Until, that is, I had the chance to peer behind the curtain of the modern American food chain. This came in 1998. I was working on an article about genetically modified food—food created by changing plant DNA in the laboratory. My reporting took me to the Magic Valley in Idaho, where most of the french fries you’ve ever eaten begin their life as Russet Burbank potatoes. There I visited a farm like no farm I’d ever seen or imagined.
It was fifteen thousand acres, divided into 135-acre crop circles. Each circle resembled the green face of a tremendous clock with a slowly rotating second hand. That sweeping second hand was the irrigation machine, a pipe more than a thousand feet long that delivered a steady rain of water, fertilizer, and pesticide to the potato plants. The whole farm was managed from a bank of computer monitors in a control room. Sitting in that room, the farmer could, at the flick of a switch, douse his crops with water or whatever chemical he thought they needed.
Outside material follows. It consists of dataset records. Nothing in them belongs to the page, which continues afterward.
// Top_FFT
module Top_FFT #(
    parameter   INTEGER_SIZE = 4,
                FRACT_SIZE = 14,
                NFFT = 64
) (
    input       wire                                             clk, rst,
    input       wire                                             start_FFT,
    input       wire    signed  [INTEGER_SIZE+FRACT_SIZE-1:0]    serial_in_r, serial_in_i,
    output      wire    signed  [INTEGER_SIZE+FRACT_SIZE-1:0]    serial_out_r, serial_out_i,
    output      wire                                             end_FFT, data_valid_FFT
);
localparam DATA_WIDTH = INTEGER_SIZE+FRACT_SIZE ;
wire    [$clog2(NFFT)-1:0]        start_stages;
wire    [DATA_WIDTH-1:0]        stage2_in_r, stage2_in_i;
wire    [DATA_WIDTH-1:0]        stage3_in_r, stage3_in_i;
wire    [DATA_WIDTH-1:0]        stage4_in_r, stage4_in_i;
wire    [DATA_WIDTH-1:0]        stage5_in_r, stage5_in_i;
wire    [DATA_WIDTH-1:0]        stage6_in_r, stage6_in_i;
wire    [DATA_WIDTH-1:0]        stage7_in_r, stage7_in_i;
FFT_1st_stage #(.INTEGER_SIZE(INTEGER_SIZE), .FRACT_SIZE(FRACT_SIZE), .STAGE_NO(1), .NFFT(NFFT)) ST1 (
    .clk(clk),
    .rst(rst),
    .start_conv(start_stages[0]),
    .serial_in_r(serial_in_r),
    .serial_in_i(serial_in_i),
    .serial_out_r(stage2_in_r),
    .serial_out_i(stage2_in_i)
);
FFT_2nd_stage #(.INTEGER_SIZE(INTEGER_SIZE), .FRACT_SIZE(FRACT_SIZE), .STAGE_NO(2), .NFFT(NFFT)) ST2 (
    .clk(clk),
    .rst(rst),
    .start_conv(start_stages[1]),
    .serial_in_r(stage2_in_r),
    .serial_in_i(stage2_in_i),
    .serial_out_r(stage3_in_r),
    .serial_out_i(stage3_in_i)
);
FFT_3rd_stage #(.INTEGER_SIZE(INTEGER_SIZE), .FRACT_SIZE(FRACT_SIZE), .STAGE_NO(3), .NFFT(NFFT)) ST3 (
    .clk(clk),
    .rst(rst),
    .start_conv(start_stages[2]),
    .serial_in_r(stage3_in_r),
    .serial_in_i(stage3_in_i),
    .serial_out_r(stage4_in_r),
    .serial_out_i(stage4_in_i)
);
FFT_4th_stage #(.INTEGER_SIZE(INTEGER_SIZE), .FRACT_SIZE(FRACT_SIZE), .STAGE_NO(4), .NFFT(NFFT)) ST4 (
    .clk(clk),
    .rst(rst),
    .start_conv(start_stages[3]),
  ...
For scale: about 21000 cells after synthesis, roughly 3400 flip-flops, ~77 I/O pins.
export LEC_CHECK = 0
export ABC_AREA = 1
export CAP_MARGIN = 5
export CORE_ASPECT_RATIO = 0.5
export CORE_MARGIN = 2
export CORE_UTILIZATION = 70
export CTS_CLUSTER_DIAMETER = 72
export CTS_CLUSTER_SIZE = 54
export GPL_ROUTABILITY_DRIVEN = 1
export SETUP_SLACK_MARGIN = 1.59
export SLEW_MARGIN = 20
export TNS_END_PERCENT = 75
create_clock -name core_clock -period 5.96 [get_ports {clk}]
run.sh (not shown) runs the stock make flow with config.mk's settings and CLKGATE_MAP_FILE=.
The first run failed in global routing.
Edit:
ABC_AREA = unset   (was 1)
CAP_MARGIN = 20   (was 5)
CORE_ASPECT_RATIO = unset   (was 0.5)
CTS_CLUSTER_DIAMETER = unset   (was 72)
CTS_CLUSTER_SIZE = 37   (was 54)
GPL_ROUTABILITY_DRIVEN = unset   (was 1)
PLACE_DENSITY = 0.6   (was unset)
SETUP_SLACK_MARGIN = unset   (was 1.59)
TNS_END_PERCENT = unset   (was 75)
clock period = 8.76 ns   (was 5.96 ns; I/O delays follow)
Outcome: This time the run finished but failed the layout checks on antenna rules. Synthesized cell count decreases by 16%. Die size decreases by 3.8%. Synthesized area decreases by 3.8%.
Edit:
CORE_UTILIZATION = 40   (was 70)
CTS_CLUSTER_SIZE = unset   (was 37)
clock period = 12.0 ns   (was 8.76 ns; I/O delays follow)
What happened:
- With this change the flow finished with timing, DRC and antenna clean
- power came out lower by 27%
- core utilization falls by 32 points
- final cell count rose by 12%
- first-iteration DRC count decreases by 42%
- routed wire length decreases by 13%
- via count is lower by 7.3%
Edit:
SETUP_SLACK_MARGIN = 0.53   (was unset)
clock period = 10.7 ns   (was 12.0 ns; I/O delays follow)
Outcome:
- The new run completed with no timing, DRC or antenna violations
- cell area barely changes
- worst setup slack gets worse by 0.38 ns
- synthesized cell count does not change
- via count hardly moves

---

Starting RTL as in the previous note.
==> flow/config.mk <==
export PLATFORM = sky130hd
export DESIGN_NAME = Top_FFT
export DESIGN_NICKNAME = Top_FFT
export VERILOG_FILES = /design/flow/design.v
export SDC_FILE = /design/flow/constraint.sdc
export NUM_CORES = 4
export LEC_CHECK = 0
export ABC_AREA = 1
export CAP_MARGIN = 10
export CORE_MARGIN = 2
export CORE_UTILIZATION = 72
export CTS_CLUSTER_DIAMETER = 391
export CTS_CLUSTER_SIZE = 99
export PLACE_DENSITY = 0.38
export SETUP_SLACK_MARGIN = -0.6
export SLEW_MARGIN = 20
==> flow/constraint.sdc <==
create_clock -name core_clock -period 6.09 [get_ports {clk}]
set_input_delay 1.2180 -clock core_clock [delete_from_list [all_inputs] [get_ports {clk}]]
set_output_delay 1.2180 -clock core_clock [all_outputs]
set_load 0.01 [all_outputs]
The baseline failed in 5_1_grt, error GRT-0116.
Next try:
ABC_AREA = unset   (was 1)
CTS_CLUSTER_DIAMETER = 228   (was 391)
PLACE_DENSITY = 0.6   (was 0.38)
SETUP_SLACK_MARGIN = 1.43   (was -0.6)
The changed run aborted during 3_5_place_dp.
Die area falls by about 3.7%.
Synthesized cell count decreases by 16%.
Area after synthesis falls by 3.8%.
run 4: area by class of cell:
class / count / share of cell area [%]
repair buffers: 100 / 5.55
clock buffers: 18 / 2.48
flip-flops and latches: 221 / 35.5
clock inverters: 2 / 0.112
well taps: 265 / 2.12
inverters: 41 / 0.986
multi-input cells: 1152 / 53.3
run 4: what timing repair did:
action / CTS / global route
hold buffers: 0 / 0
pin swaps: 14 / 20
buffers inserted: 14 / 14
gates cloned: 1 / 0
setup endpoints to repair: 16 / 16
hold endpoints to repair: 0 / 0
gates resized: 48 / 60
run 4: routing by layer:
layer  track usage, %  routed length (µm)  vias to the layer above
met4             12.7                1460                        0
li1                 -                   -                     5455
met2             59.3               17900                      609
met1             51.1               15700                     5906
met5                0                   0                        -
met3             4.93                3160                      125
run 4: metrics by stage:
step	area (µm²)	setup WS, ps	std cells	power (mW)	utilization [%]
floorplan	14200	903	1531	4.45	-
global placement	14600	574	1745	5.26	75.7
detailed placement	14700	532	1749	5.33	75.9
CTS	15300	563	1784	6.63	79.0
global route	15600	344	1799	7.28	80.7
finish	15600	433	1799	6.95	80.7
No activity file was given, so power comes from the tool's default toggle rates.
`design/flow/config.mk`:
```
export PLATFORM = sky130hd
export DESIGN_NAME = Classic_Pong_Top
export DESIGN_NICKNAME = Classic_Pong_Top
export VERILOG_FILES = /design/flow/design.v
export SDC_FILE = /design/flow/constraint.sdc
export NUM_CORES = 4
export LEC_CHECK = 0
export CAP_MARGIN = 20
export CORE_MARGIN = 2
export CORE_UTILIZATION = 72
export CTS_CLUSTER_DIAMETER = 363
export PLACE_DENSITY_LB_ADDON = 0.01
export SETUP_SLACK_MARGIN = -0.8
export SLEW_MARGIN = 20
```
`design/flow/constraint.sdc`:
```
create_clock -name core_clock -period 15.1 [get_ports {clk_i}]
set_input_delay 3.0200 -clock core_clock [delete_from_list [all_inputs] [get_ports {clk_i}]]
set_output_delay 3.0200 -clock core_clock [all_outputs]
set_load 0.01 [all_outputs]
```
One of these chemicals was a pesticide called Monitor, used to control bugs. The chemical is so toxic to the nervous system that no one is allowed in the field for five days after it is sprayed. Even if the irrigation machine breaks during that time, farmers won’t send a worker out to fix it because the chemical is so dangerous. They’d rather let that whole 135-acres crop of potatoes dry up and die.
That wasn’t all. During the growing season, some pesticides get inside the potato plant so that they will kill any bug that takes a bite. But these pesticides mean people can’t eat the potatoes while they’re growing, either. After the harvest, the potatoes are stored for six months in a gigantic shed. Here the chemicals gradually fade until the potatoes are safe to eat. Only then can they be turned into french fries.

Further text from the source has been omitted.